* Description of the task: After reading the data below, copy out every line that contains the word "posedge".

::: Dataset excerpts

What follows belongs to an exercise in optimizing a design on an open flow for small area; a production flow would make more cautious choices. Function was checked by simulation only, so behaviour that the tests miss may differ from the original. Power is estimated from default activity; no workload was simulated.

job 1851:
// Processor
module Processor(CLK, RESET_b, WAIT_b, WR_b, RD_b, MREQ_b, IORQ_b, NMI_b, INT_b,
                 Data_OUT, Data_IN, Addr,
                 WAIT_F_b, Flush_b, FHRQ_b, Data_Fetch, Addr_Fetch);
Size in the first run: ~700 flip-flops, ~68 I/O pins, ~54000 sq um of cells after synthesis.
==> flow/config.mk <==
export PLATFORM = sky130hd
export DESIGN_NAME = Processor
export DESIGN_NICKNAME = Processor
export VERILOG_FILES = /design/flow/design.v
export SDC_FILE = /design/flow/constraint.sdc
export NUM_CORES = 4
export LEC_CHECK = 0
export ABC_AREA = 1
export CAP_MARGIN = 35
export CORE_MARGIN = 2
export CORE_UTILIZATION = 40
export CTS_BUF_LIST = sky130_fd_sc_hd__clkbuf_16
export CTS_CLUSTER_DIAMETER = 90
export CTS_CLUSTER_SIZE = 18
export GPL_TIMING_DRIVEN = 0
export SLEW_MARGIN = 35
==> flow/constraint.sdc <==
create_clock -name core_clock -period 20.0 [get_ports {CLK}]
set_input_delay 4.0000 -clock core_clock [delete_from_list [all_inputs] [get_ports {CLK}]]
set_output_delay 4.0000 -clock core_clock [all_outputs]
set_load 0.01 [all_outputs]
run.sh (not shown) runs the stock make flow with config.mk's settings and CLKGATE_MAP_FILE= SYNTH_SCRIPT=/design/flow/synth_recipe.tcl, a recipe that flattens the netlist after the stock synthesis.
Job 1851 completed; timing, DRC and antenna clean
Source: an optimization exercise on an open RTL-to-GDS flow (aim: small area). Production flows keep margins and buffers that such runs may drop.
In this exercise RTL edits were held to simulation tests only and were not proved equivalent to the original.
Power is estimated from default activity; no workload was simulated.

<file path="design/flow/design.v">
module buttonpressed(clock, reset, button_in, pulse_out);
	input        clock;			 
	input	       reset;			 
	input        button_in;		 
	output       pulse_out;		 
	reg          pulse_out;
	reg    [1:0] state;			 
	reg    [1:0] next_state;	 
	parameter [1:0] BUTTON_FREE = 2'b00, BUTTON_PRESSED = 2'b01, BUTTON_RELEASED = 2'b10;
	always@(posedge clock or negedge reset) begin
		if(reset == 1'b0)
			state <= BUTTON_FREE;
		else
			state <= next_state;
	end
	always@(state or button_in) begin
		next_state = state;
		case(state)
			BUTTON_FREE: begin
				if(button_in == 1'b0)
					next_state = BUTTON_PRESSED;
			end
			BUTTON_PRESSED: begin
				if(button_in == 1'b1)
					next_state = BUTTON_RELEASED;
			end
			BUTTON_RELEASED: next_state = BUTTON_FREE;
			default: next_state = BUTTON_FREE;
		endcase
	end
	always@(state) begin
		pulse_out = 1'b0;			
		case(state)
			BUTTON_FREE:		pulse_out = 1'b0;
			BUTTON_PRESSED:	pulse_out = 1'b0;
			BUTTON_RELEASED:	pulse_out = 1'b1;
			default:				pulse_out = 1'b0;	
		endcase
	end
endmodule
module seven_segment_driver_aep227(hex_digit, hex_display);
   input  [3:0] hex_digit;  
   output [6:0] hex_display;
   reg	  [6:0] hex_display;
    always@(hex_digit) begin
        case(hex_digit)
            4'd0: hex_display = 7'b1000000;
            4'd1: hex_display = 7'b1111001;
            4'd2: hex_display = 7'b0100100;
            4'd3: hex_display = 7'b0110000;
            4'd4: hex_display = 7'b0011001;
            4'd5: hex_display = 7'b0010010;
            4'd6: hex_display = 7'b0000010;
            4'd7: hex_display = 7'b1111000;
            4'd8: hex_display = 7'b0000000;
            4'd9: hex_display = 7'b0010000;
            4'd10: hex_display = 7'b0001000;
            4'd11: hex_display = 7'b0000011;
            4'd12: hex_display = 7'b1000110;
            4'd13: hex_display = 7'b0100001;
            4'd14: hex_display = 7'b0000110;
            4'd15: hex_display = 7'b0001110;
            default: hex_display = 7'b1111111;
        endcase
    end
endmodule
module alu_register_aep227(clock, reset, enable, ins, outs);
    input        clock, reset, enable;  
    input  [7:0] ins;
    output [7:0] outs;
    reg    [7:0] state;
    always@(posedge clock or negedge reset) begin
        if(~reset)
            state <= 8'd0;
        else if(enable)
            state <= ins;
    end
    assign outs = state;
endmodule
module multiplier_aep227(clock, reset_l, enter, enable, op_in_A, op_in_B, product, fin);
    input         clock, reset_l, enter, enable;
    input  [7:0]  op_in_A, op_in_B;
    output [15:0] product;
    output        fin;
    reg    [16:0] sum_reg;
    reg    [3:0]  multiply_counter;
    reg           hold, fin;
    always@(posedge clock or negedge reset_l) begin
        if(~reset_l) begin
            sum_reg <= 17'd0;
            multiply_counter <= 4'd0;
            hold <= 1'b0;
        end
        else if(hold) begin  
            sum_reg <= (sum_reg >> 1);    
            hold <= 1'b0;
        end
        else if(enable && multiply_counter == 4'd0) begin
            sum_reg <= {9'b00000, op_in_B};
            multiply_counter <= 4'd1;
        end
        else if(enable && enter && multiply_counter != 4'd0) begin
            if(sum_reg[0] == 1'b1) begin  
                sum_reg[16:8] <= sum_reg[15:8] + op_in_A;
            end
            hold <= 1'b1;
            multiply_counter <= multiply_counter + 1'b1;
            if(multiply_counter == 4'd8) begin  
                multiply_counter <= 4'b0;
            end
        end
    end
    always@(multiply_counter) begin
        if(multiply_counter == 4'd0)
            fin = 1'b1;
        else
            fin = 1'b0;
    end
    assign product = sum_reg[15:0];
endmodule
module alu_cntrl_aep227(clock, reset, enter, data_in, fin, control, data_out, update_display);
    input         clock, reset, enter, fin;  
    input   [7:0] data_in;
    output  [3:0] control;
    output  [7:0] data_out;
    output        update_display;
    reg     [2:0] state;  
    reg     [3:0] opcode, control;
    reg           update_display, multiply_buffer;
    parameter WAIT = 3'b000, LOAD_OP = 3'b001, LOAD_A = 3'b010, LOAD_B = 3'b011,
              MULTIPLY_HOLD = 3'b100,
              ONE_CM = 4'b0100, NEGATE = 4'b0111, MULTIPLY_OP = 4'b1100;
    always@(posedge clock or negedge reset) begin
        if(~reset) begin
            state <= LOAD_OP;
            opcode <= 4'd0;
            update_display <= 1'b0;
            multiply_buffer <= 1'b0;
        end
        else if(state == LOAD_OP) begin
            if(enter)
                state <= LOAD_A;
                opcode <= data_in[3:0];
                update_display <= 1'b0;
        end
        else if(state == LOAD_A) begin
            if(enter && (opcode == ONE_CM || opcode == NEGATE)) begin  
                state <= LOAD_OP;
                update_display <= 1'b1;
            end
            else if(enter)
                state <= LOAD_B;
        end
        else if(state == LOAD_B) begin
            if(enter && opcode == MULTIPLY_OP) begin
                state <= MULTIPLY_HOLD;
                multiply_buffer <= 1'b1;
            end
            else if(enter) begin
                state <= LOAD_OP;
                update_display <= 1'b1;
            end
        end
        else if(state == MULTIPLY_HOLD) begin
            update_display <= 1'b1;
            if(fin && ~multiply_buffer)
                state <= LOAD_OP;
            else
                multiply_buffer <= 1'b0;
        end
    end
    always@(state) begin
        if(state == LOAD_OP)
            control = 4'b0001;
        else if(state == LOAD_A)
            control = 4'b0010;
        else if(state == LOAD_B)
            control = 4'b0100;
        else if(state == MULTIPLY_HOLD)
            control = 4'b1000;
        else
            control = 4'b0000;  
    end
   assign data_out = data_in;
endmodule
module alu_core_aep227(clock, reset, enter, control, data_in, fin, alu_out, update_display);
    input        clock, reset, enter, update_display;  
    input  [7:0] data_in;
    input  [3:0] control; 
    output [15:0] alu_out;
    output        fin; 
    reg    [15:0] combi_alu, alu_out;
    wire   [15:0] extend_A, extend_B, zerof_A, zerof_B, product;
    wire   [7:0]  opA, opB, op_out;
    wire   [3:0]  opcode;
    parameter AND_ID = 4'b0000, NAND = 4'b0001, NOR = 4'b0010, XOR = 4'b0011, ONE_CM = 4'b0100,
              ADD = 4'b0101, SUB = 4'b0110, NEGATE = 4'b0111, ARITH_LEFT = 4'b1000, ARITH_RIGHT = 4'b1001,
              ROTATE_LEFT = 4'b1010, ROTATE_RIGHT = 4'b1011, MULTIPLY = 4'b1100;
    multiplier_aep227 multi(clock, reset, enter, control[3], opA, opB, product, fin);
    alu_register_aep227 opcode_reg(clock, reset, control[0], {4'b0000, data_in[3:0]}, op_out);
    alu_register_aep227 operandA_reg(clock, reset, control[1], data_in, opA);
    alu_register_aep227 operandB_reg(clock, reset, control[2], data_in, opB);
    always@(posedge clock or negedge reset) begin  
        if(~reset)
            alu_out <= 16'd0;
        else if(update_display && opcode === MULTIPLY)
            alu_out <= product;
        else if(update_display)
            alu_out <= combi_alu;
    end
    assign extend_A = {{8{opA[7]}}, opA};
    assign zerof_A  = {8'b0, opA};
    assign extend_B = {{8{opB[7]}}, opB};    
    assign zerof_B  = {8'b0, opB};   
    assign opcode = op_out[3:0];
    always@(opcode or opA or opB) begin  
        case(opcode)
            AND_ID: combi_alu = {opA, opB} & 16'h7383;
            NAND:   combi_alu = {8'b0, ~(opA & opB)};
            NOR:    combi_alu = {8'b0, ~(opA | opB)};
            XOR:    combi_alu = {8'b0, opA ^ opB};
            ONE_CM: combi_alu = {8'b0, ~opA};
            ADD:    combi_alu = extend_A + extend_B;
            SUB:    combi_alu = extend_A - extend_B;
            NEGATE: combi_alu = ~(extend_A) + 1'b1;
            ARITH_LEFT:     combi_alu = extend_A << opB;  
            ARITH_RIGHT:  begin
                          case(opB)
                            4'd0: combi_alu = extend_A;
                            4'd1: combi_alu = {{1{extend_A[15]}}, extend_A[15:1]};
                            4'd2: combi_alu = {{2{extend_A[15]}}, extend_A[15:2]};
                            4'd3: combi_alu = {{3{extend_A[15]}}, extend_A[15:3]};
                            4'd4: combi_alu = {{4{extend_A[15]}}, extend_A[15:4]};
                            4'd5: combi_alu = {{5{extend_A[15]}}, extend_A[15:5]};
                            4'd6: combi_alu = {{6{extend_A[15]}}, extend_A[15:6]};
                            4'd7: combi_alu = {{7{extend_A[15]}}, extend_A[15:7]};
                            4'd8: combi_alu = {{8{extend_A[15]}}, extend_A[15:8]};
                            4'd9: combi_alu = {{9{extend_A[15]}}, extend_A[15:9]};
                            4'd10: combi_alu = {{10{extend_A[15]}}, extend_A[15:10]};
                            4'd11: combi_alu = {{11{extend_A[15]}}, extend_A[15:11]};
                            4'd12: combi_alu = {{12{extend_A[15]}}, extend_A[15:12]};
                            4'd13: combi_alu = {{13{extend_A[15]}}, extend_A[15:13]};
                            4'd14: combi_alu = {{14{extend_A[15]}}, extend_A[15:14]};
                            4'd15: combi_alu = {{15{extend_A[15]}}, extend_A[15]};
                            default: combi_alu = {16{extend_A[15]}};  
                          endcase
                          end
            ROTATE_LEFT:  begin
                          case(opB[3:0])  
                            4'd0: combi_alu = zerof_A;
                            4'd1: combi_alu = {zerof_A[14:0], zerof_A[15]};
                            4'd2: combi_alu = {zerof_A[13:0], zerof_A[15:14]};
                            4'd3: combi_alu = {zerof_A[12:0], zerof_A[15:13]};
                            4'd4: combi_alu = {zerof_A[11:0], zerof_A[15:12]};
                            4'd5: combi_alu = {zerof_A[10:0], zerof_A[15:11]};
                            4'd6: combi_alu = {zerof_A[9:0], zerof_A[15:10]};
                            4'd7: combi_alu = {zerof_A[8:0], zerof_A[15:9]};
                            4'd8: combi_alu = {zerof_A[7:0], zerof_A[15:8]};
                            4'd9: combi_alu = {zerof_A[6:0], zerof_A[15:7]};
                            4'd10: combi_alu = {zerof_A[5:0], zerof_A[15:6]};
                            4'd11: combi_alu = {zerof_A[4:0], zerof_A[15:5]};
                            4'd12: combi_alu = {zerof_A[3:0], zerof_A[15:4]};
                            4'd13: combi_alu = {zerof_A[2:0], zerof_A[15:3]};
                            4'd14: combi_alu = {zerof_A[1:0], zerof_A[15:2]};
                            4'd15: combi_alu = {zerof_A[0], zerof_A[15:1]};
                            default: combi_alu = zerof_A;
                          endcase
                          end
            ROTATE_RIGHT: begin
                          case(opB[3:0])  
                            4'd0: combi_alu = zerof_A;
                            4'd1: combi_alu = {zerof_A[0], zerof_A[15:1]};
                            4'd2: combi_alu = {zerof_A[1:0], zerof_A[15:2]};
                            4'd3: combi_alu = {zerof_A[2:0], zerof_A[15:3]};
                            4'd4: combi_alu = {zerof_A[3:0], zerof_A[15:4]};
                            4'd5: combi_alu = {zerof_A[4:0], zerof_A[15:5]};
                            4'd6: combi_alu = {zerof_A[5:0], zerof_A[15:6]};
                            4'd7: combi_alu = {zerof_A[6:0], zerof_A[15:7]};
                            4'd8: combi_alu = {zerof_A[7:0], zerof_A[15:8]};
                            4'd9: combi_alu = {zerof_A[8:0], zerof_A[15:9]};
                            4'd10: combi_alu = {zerof_A[9:0], zerof_A[15:10]};
                            4'd11: combi_alu = {zerof_A[10:0], zerof_A[15:11]};
                            4'd12: combi_alu = {zerof_A[11:0], zerof_A[15:12]};
                            4'd13: combi_alu = {zerof_A[12:0], zerof_A[15:13]};
                            4'd14: combi_alu = {zerof_A[13:0], zerof_A[15:14]};
                            4'd15: combi_alu = {zerof_A[14:0], zerof_A[15]};
                            default: combi_alu = zerof_A;
                          endcase
                          end
            MULTIPLY: combi_alu = 16'd0; 
            default: combi_alu = 16'd0;  
        endcase
    end
endmodule
module project5Top(CLOCK_50, KEY, SW, HEX5, HEX4, HEX3, HEX2, HEX1, HEX0, LED);
	input        CLOCK_50;
	input  [3:0] KEY;
	input  [9:0] SW;
	output [6:0] HEX5;
	output [6:0] HEX4;
	output [6:0] HEX3;
	output [6:0] HEX2;
	output [6:0] HEX1;
	output [6:0] HEX0;
	output [9:0] LED;
	wire 		  pulse_out, fin;
	wire   [15:0] alu_out;
	wire	[7:0] data_from_cntrl;
	wire	[3:0] control;
	wire 		  update_display;
	assign HEX5 = 7'b1111111;
	assign HEX4 = 7'b1111111;
	assign LED = 10'd0;
	alu_cntrl_aep227 controller(CLOCK_50, KEY[0], pulse_out, SW[7:0], fin, control, data_from_cntrl, update_display);
	alu_core_aep227 func_unit(CLOCK_50, KEY[0], pulse_out, control, data_from_cntrl, fin, alu_out, update_display);
	buttonpressed button1(CLOCK_50, KEY[0], KEY[1], pulse_out);
	seven_segment_driver_aep227 HEX3_driver(alu_out[15:12], HEX3);
	seven_segment_driver_aep227 HEX2_driver(alu_out[11:8], HEX2);
	seven_segment_driver_aep227 HEX1_driver(alu_out[7:4], HEX1);
	seven_segment_driver_aep227 HEX0_driver(alu_out[3:0], HEX0);
endmodule
</file>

::::::

* Task solution:
	always@(posedge clock or negedge reset) begin
    always@(posedge clock or negedge reset) begin
    always@(posedge clock or negedge reset_l) begin
    always@(posedge clock or negedge reset) begin
    always@(posedge clock or negedge reset) begin  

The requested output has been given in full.